Just one home sale exceeded the $100 million mark in 2013, following four such transactions in 2012 and three in 2011, Christie's reported.
Sales are likely to increase this year with more newly built properties and off-market homes trading for at least $100 million, Conn said. Demand is growing among affluent Americans and Europeans; billionaires from unstable economies, such as Russia and Middle Eastern countries; and buyers from mainland China, who were barred from investing overseas before 2012 and since have snapped up houses in cities including Hong Kong, Los Angeles, New York and London, he said.
Residences currently on the market with asking prices at that level include a $400 million Monaco penthouse, a $365 million London manor and a $195 million estate in Beverly Hills, California, according to Christie's. France's Cote d'Azur, a getaway for jet-setters, has homes with asking prices of $425 million and $215 million.
The median cost of a house in San Jose is $900,000
(MarketWatch) - The median price for a previously owned single-family home in the San Jose, Calif., metropolitan area just hit a whopping $900,000, according report released Monday.
That first-quarter price was up 11.4% from a year earlier, and more than four times the U.S. median of $205,200, the National Association of Realtors reported. It's important to note that these price figures are for the median, not the mean, meaning that there are as many homes that cost more as those that cost less than these levels, whereas a mean price could be skewed upward by a number of high-value transactions.
The 16 Tech Startups that Joined the Unicorn Club in 2015
(CB Insights) - The worries about a bubble haven't hurt private companies in their pursuit of getting a billion dollar valuation. In fact, through April 13, 2015, 14 new private companies raised financing at a billion dollar or greater valuation. To give you a sense for how crazy things are, our data set was pulled yesterday. Today, two more were added to the club. So now, we're at 16 unicorns (Docker and Zomato were added today).
By the time you finish reading this research brief, 2-3 more will likely be added to the club. Yes - things are just that nuts.
Yep, things are indeed just that nuts. But they're not surprising. When the world's central banks create trillions of dollars of new currency every year and hand it to 1% of the population, of course the latter will start indulging their inner Marie Antoinettes.

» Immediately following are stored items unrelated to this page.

===== src/rtl/dmem_arbiter.sv =====
// Two-port arbiter for the single-port byte-addressed data memory (A = MEM stage, B = DMA/debug loader).
// Optional address range checking is enabled by defining DMEM_ARB_RANGE_CHECK_EN.
module dmem_arbiter #(
  parameter int unsigned ADDR_W       = 32,
  parameter int unsigned DATA_W       = 32,
  parameter int unsigned MEM_BYTES    = 128,
  parameter int unsigned STARVE_LIMIT = 4
) (
  input  logic              clk_i,
  input  logic              rst_i,
  input  logic              a_req_i,
  input  logic              a_we_i,
  input  logic [ADDR_W-1:0] a_addr_i,
  input  logic [DATA_W-1:0] a_wdata_i,
  output logic              a_gnt_o,
  output logic              a_rvalid_o,
  output logic [DATA_W-1:0] a_rdata_o,
  output logic              a_err_o,
  input  logic              b_req_i,
  input  logic              b_we_i,
  input  logic [ADDR_W-1:0] b_addr_i,
  input  logic [DATA_W-1:0] b_wdata_i,
  output logic              b_gnt_o,
  output logic              b_rvalid_o,
  output logic [DATA_W-1:0] b_rdata_o,
  output logic              b_err_o,
  output logic              last_b_o,
  output logic [ADDR_W-1:0] mem_addr_o,
  output logic [DATA_W-1:0] mem_wdata_o,
  output logic              mem_read_o,
  output logic              mem_write_o,
  input  logic [DATA_W-1:0] mem_rdata_i
);

  localparam int unsigned CNT_W = $clog2(STARVE_LIMIT) + 1;

  logic              a_req_v, b_req_v, a_gnt, b_gnt, any_gnt, starved, bad;
  logic              sel_we;
  logic [ADDR_W-1:0] sel_addr;
  logic [DATA_W-1:0] sel_wdata;
  logic [CNT_W-1:0]  wait_cnt_q, wait_cnt_d;
  logic              a_rvalid_q, b_rvalid_q, a_err_q, b_err_q, last_b_q;
  logic [DATA_W-1:0] a_rdata_q, a_rdata_d, b_rdata_q, b_rdata_d;

  // Requests are masked while in reset so nothing is granted or issued to memory.
  always_comb begin
    a_req_v = a_req_i & rst_i;
    b_req_v = b_req_i & rst_i;
    starved = (wait_cnt_q >= CNT_W'(STARVE_LIMIT));
    b_gnt   = b_req_v & (~a_req_v | starved);
    a_gnt   = a_req_v & ~b_gnt;
    any_gnt = a_gnt | b_gnt;
  end

  always_comb begin
    sel_we    = 1'b0;
    sel_addr  = '0;
    sel_wdata = '0;
    if (b_gnt) begin
      sel_we    = b_we_i;
      sel_addr  = b_addr_i;
      sel_wdata = b_wdata_i;
    end else if (a_gnt) begin
      sel_we    = a_we_i;
      sel_addr  = a_addr_i;
      sel_wdata = a_wdata_i;
    end
  end

`ifdef DMEM_ARB_RANGE_CHECK_EN
  // Extra bit keeps addr+4 from wrapping near the top of the address space.
  always_comb begin
    bad = any_gnt &&
          ((sel_addr[1:0] != 2'b00) ||
           (({1'b0, sel_addr} + (ADDR_W+1)'(4)) > (ADDR_W+1)'(MEM_BYTES)));
  end
`else
  always_comb bad = 1'b0;
`endif

  always_comb begin
    mem_addr_o  = sel_addr;
    mem_wdata_o = sel_wdata;
    mem_read_o  = any_gnt & ~sel_we & ~bad;
    mem_write_o = any_gnt &  sel_we & ~bad;
  end

  // Saturating count of consecutive cycles B has been kept waiting.
  always_comb begin
    wait_cnt_d = wait_cnt_q;
    if (!b_req_v || b_gnt) begin
      wait_cnt_d = '0;
    end else if (wait_cnt_q < CNT_W'(STARVE_LIMIT)) begin
      wait_cnt_d = wait_cnt_q + CNT_W'(1);
    end
  end

  // Reads capture memory data, writes keep the old value, rejected accesses return zero.
  always_comb begin
    a_rdata_d = a_rdata_q;
    b_rdata_d = b_rdata_q;
    if (a_gnt && bad)         a_rdata_d = '0;
    else if (a_gnt && !sel_we) a_rdata_d = mem_rdata_i;
    if (b_gnt && bad)         b_rdata_d = '0;
    else if (b_gnt && !sel_we) b_rdata_d = mem_rdata_i;
  end

  always_ff @(posedge clk_i) begin
    if (!rst_i) begin
      a_rvalid_q <= 1'b0;
      b_rvalid_q <= 1'b0;
      a_err_q    <= 1'b0;
      b_err_q    <= 1'b0;
      a_rdata_q  <= '0;
      b_rdata_q  <= '0;
      wait_cnt_q <= '0;
      last_b_q   <= 1'b0;
    end else begin
      a_rvalid_q <= a_gnt;
      b_rvalid_q <= b_gnt;
      a_err_q    <= a_gnt & bad;
      b_err_q    <= b_gnt & bad;
      a_rdata_q  <= a_rdata_d;
      b_rdata_q  <= b_rdata_d;
      wait_cnt_q <= wait_cnt_d;
      if (any_gnt) last_b_q <= b_gnt;
    end
  end

  assign a_gnt_o    = a_gnt;
  assign b_gnt_o    = b_gnt;
  assign a_rvalid_o = a_rvalid_q;
  assign b_rvalid_o = b_rvalid_q;
  assign a_rdata_o  = a_rdata_q;
  assign b_rdata_o  = b_rdata_q;
  assign a_err_o    = a_err_q;
  assign b_err_o    = b_err_q;
  assign last_b_o   = last_b_q;

endmodule
--- src/rtl/mem_port_arbiter_if.sv ---
// Requester and memory-side signals of the shared memory port.
interface mem_port_arbiter_if #(
  parameter int unsigned ADDR_WIDTH = 32,
  parameter int unsigned DATA_WIDTH = 32
);
  logic                  if_req;
  logic [ADDR_WIDTH-1:0] if_addr;
  logic                  if_ready;
  logic [DATA_WIDTH-1:0] if_rdata;
  logic                  if_err;

  logic                  d_req;
  logic                  d_we;
  logic [1:0]            d_wstrb;
  logic [ADDR_WIDTH-1:0] d_addr;
  logic [DATA_WIDTH-1:0] d_wdata;
  logic                  d_ready;
  logic [DATA_WIDTH-1:0] d_rdata;
  logic                  d_err;

  logic [ADDR_WIDTH-1:0] mem_address;
  logic                  mem_read_enable;
  logic                  mem_write_enable;
  logic [1:0]            mem_write_wstrb;
  logic [DATA_WIDTH-1:0] mem_write_data;
  logic                  mem_valid;
  logic [DATA_WIDTH-1:0] mem_read_data;

  // Environment side: core requesters plus the external memory.
  modport master (
    output if_req, if_addr, d_req, d_we, d_wstrb, d_addr, d_wdata,
    output mem_valid, mem_read_data,
    input  if_ready, if_rdata, if_err, d_ready, d_rdata, d_err,
    input  mem_address, mem_read_enable, mem_write_enable, mem_write_wstrb, mem_write_data
  );

  // Arbiter side.
  modport slave (
    input  if_req, if_addr, d_req, d_we, d_wstrb, d_addr, d_wdata,
    input  mem_valid, mem_read_data,
    output if_ready, if_rdata, if_err, d_ready, d_rdata, d_err,
    output mem_address, mem_read_enable, mem_write_enable, mem_write_wstrb, mem_write_data
  );
endinterface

It's also not historically unusual. Trophy asset prices always soar at the peak of financial bubbles. In the late 1990s tech stocks were trading for 100 times sales. In the mid-2000s lots in California trailer parks were going for $1 million+. And in both cases penthouses and fine art set records. So in one sense this is familiar territory.

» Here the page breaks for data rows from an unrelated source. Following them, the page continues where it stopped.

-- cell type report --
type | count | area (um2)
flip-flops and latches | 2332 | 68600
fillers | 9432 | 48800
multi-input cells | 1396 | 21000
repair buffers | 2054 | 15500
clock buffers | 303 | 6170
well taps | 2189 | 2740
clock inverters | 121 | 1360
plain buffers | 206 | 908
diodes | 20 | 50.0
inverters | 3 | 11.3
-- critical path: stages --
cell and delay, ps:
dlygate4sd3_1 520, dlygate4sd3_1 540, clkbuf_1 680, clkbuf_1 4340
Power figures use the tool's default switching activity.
$ cat config.mk
export PLATFORM = sky130hd
export DESIGN_NAME = seq_alu_unit_flat
export DESIGN_NICKNAME = d
export VERILOG_FILES = /design/src/rtl/seq_alu_unit_if.sv /design/src/rtl/seq_alu_unit.sv /design/src/flat_wrapper.sv
export SDC_FILE = /design/constraint.sdc
export NUM_CORES = 1
export LEC_CHECK = 0
export BUFFER_PORTS_ARGS = -buffer_cell sky130_fd_sc_hd__buf_4
export CORE_MARGIN = 5
export CORE_UTILIZATION = 45
export CTS_CLUSTER_DIAMETER = 30
export DETAILED_ROUTE_END_ITERATION = 7
export GPL_ROUTABILITY_DRIVEN = 0
export HOLD_SLACK_MARGIN = 0.1
export MAX_ROUTING_LAYER = met4
export PLACE_DENSITY = 0.62
export SETUP_SLACK_MARGIN = 0.3
export SLEW_MARGIN = 40
export SYNTH_ARGS = -nofsm -noshare
export SYNTH_HDL_FRONTEND = slang
export SYNTH_SLANG_ARGS = --single-unit
$ cat constraint.sdc
create_clock -name clk -period 3.7 [get_ports clk]
set_clock_uncertainty 0.1 [all_clocks]
set_input_delay 0.185 -clock clk [delete_from_list [all_inputs] [get_ports clk]]
set_output_delay 0.185 -clock clk [all_outputs]
set_load 0.03 [all_outputs]
## config.mk

```make
export PLATFORM = sky130hd
export DESIGN_NAME = pipe_stage_reg_flat
export DESIGN_NICKNAME = d
export VERILOG_FILES = /design/src/rtl/pipe_pkg.sv /design/src/rtl/pipe_stage_reg_if.sv /design/src/rtl/pipe_slot.sv /design/src/rtl/pipe_stage_reg.sv /design/src/flat_wrapper.sv
export SDC_FILE = /design/constraint.sdc
export NUM_CORES = 1
export LEC_CHECK = 0
export CAP_MARGIN = 20
export CORE_MARGIN = 1
export CORE_UTILIZATION = 53
export DETAILED_ROUTE_END_ITERATION = 7
export PLACE_DENSITY = 0.86
export SYNTH_ARGS = -nofsm -noshare
export SYNTH_HDL_FRONTEND = slang
export SYNTH_SLANG_ARGS = --single-unit
```

## constraint.sdc

```tcl
create_clock -name CLK -period 3.6 [get_ports CLK]
set_input_delay 0.36 -clock CLK [delete_from_list [all_inputs] [get_ports CLK]]
set_output_delay 0.36 -clock CLK [all_outputs]
set_load 0.01 [all_outputs]
```
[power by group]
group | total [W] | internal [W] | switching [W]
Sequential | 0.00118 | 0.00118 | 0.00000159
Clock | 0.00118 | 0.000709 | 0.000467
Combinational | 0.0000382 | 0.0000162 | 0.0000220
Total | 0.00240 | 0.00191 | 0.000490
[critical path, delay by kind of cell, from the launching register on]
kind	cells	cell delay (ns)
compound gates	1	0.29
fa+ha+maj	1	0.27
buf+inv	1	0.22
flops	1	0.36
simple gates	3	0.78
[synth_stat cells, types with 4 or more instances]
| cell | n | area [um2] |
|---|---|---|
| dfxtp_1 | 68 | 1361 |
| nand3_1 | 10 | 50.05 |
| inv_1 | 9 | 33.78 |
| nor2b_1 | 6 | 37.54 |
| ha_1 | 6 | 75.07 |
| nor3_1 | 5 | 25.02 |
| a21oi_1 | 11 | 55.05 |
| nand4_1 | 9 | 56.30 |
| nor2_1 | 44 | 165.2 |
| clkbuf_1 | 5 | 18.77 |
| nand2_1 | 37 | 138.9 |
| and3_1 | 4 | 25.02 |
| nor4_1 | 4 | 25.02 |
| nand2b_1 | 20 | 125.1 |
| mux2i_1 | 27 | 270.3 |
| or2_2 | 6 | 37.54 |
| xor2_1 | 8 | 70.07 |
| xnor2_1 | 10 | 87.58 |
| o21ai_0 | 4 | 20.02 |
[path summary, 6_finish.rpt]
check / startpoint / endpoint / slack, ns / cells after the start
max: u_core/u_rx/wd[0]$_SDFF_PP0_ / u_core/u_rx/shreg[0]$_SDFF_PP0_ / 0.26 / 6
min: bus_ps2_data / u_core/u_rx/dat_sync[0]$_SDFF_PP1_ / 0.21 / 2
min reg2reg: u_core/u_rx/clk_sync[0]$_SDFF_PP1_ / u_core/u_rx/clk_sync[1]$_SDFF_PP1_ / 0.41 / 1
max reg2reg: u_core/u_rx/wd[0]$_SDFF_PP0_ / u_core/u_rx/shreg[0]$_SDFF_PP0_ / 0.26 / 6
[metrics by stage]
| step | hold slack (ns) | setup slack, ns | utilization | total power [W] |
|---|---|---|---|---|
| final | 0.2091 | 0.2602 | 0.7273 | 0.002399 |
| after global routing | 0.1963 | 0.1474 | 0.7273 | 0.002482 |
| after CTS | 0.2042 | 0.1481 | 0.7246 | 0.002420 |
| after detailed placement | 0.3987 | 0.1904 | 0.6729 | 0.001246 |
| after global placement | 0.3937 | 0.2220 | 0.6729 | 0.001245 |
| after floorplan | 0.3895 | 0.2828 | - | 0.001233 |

But in another sense it's unique. Where previous bubbles were localized in one or two asset classes and the amount of irrational wealth thrown off was as a result comparatively modest, this bubble is global, with every major central bank flooding its economy with new currency. New billionaires are everywhere, and their search for trophy properties on which to spend their mountains of excess cash is getting desperate.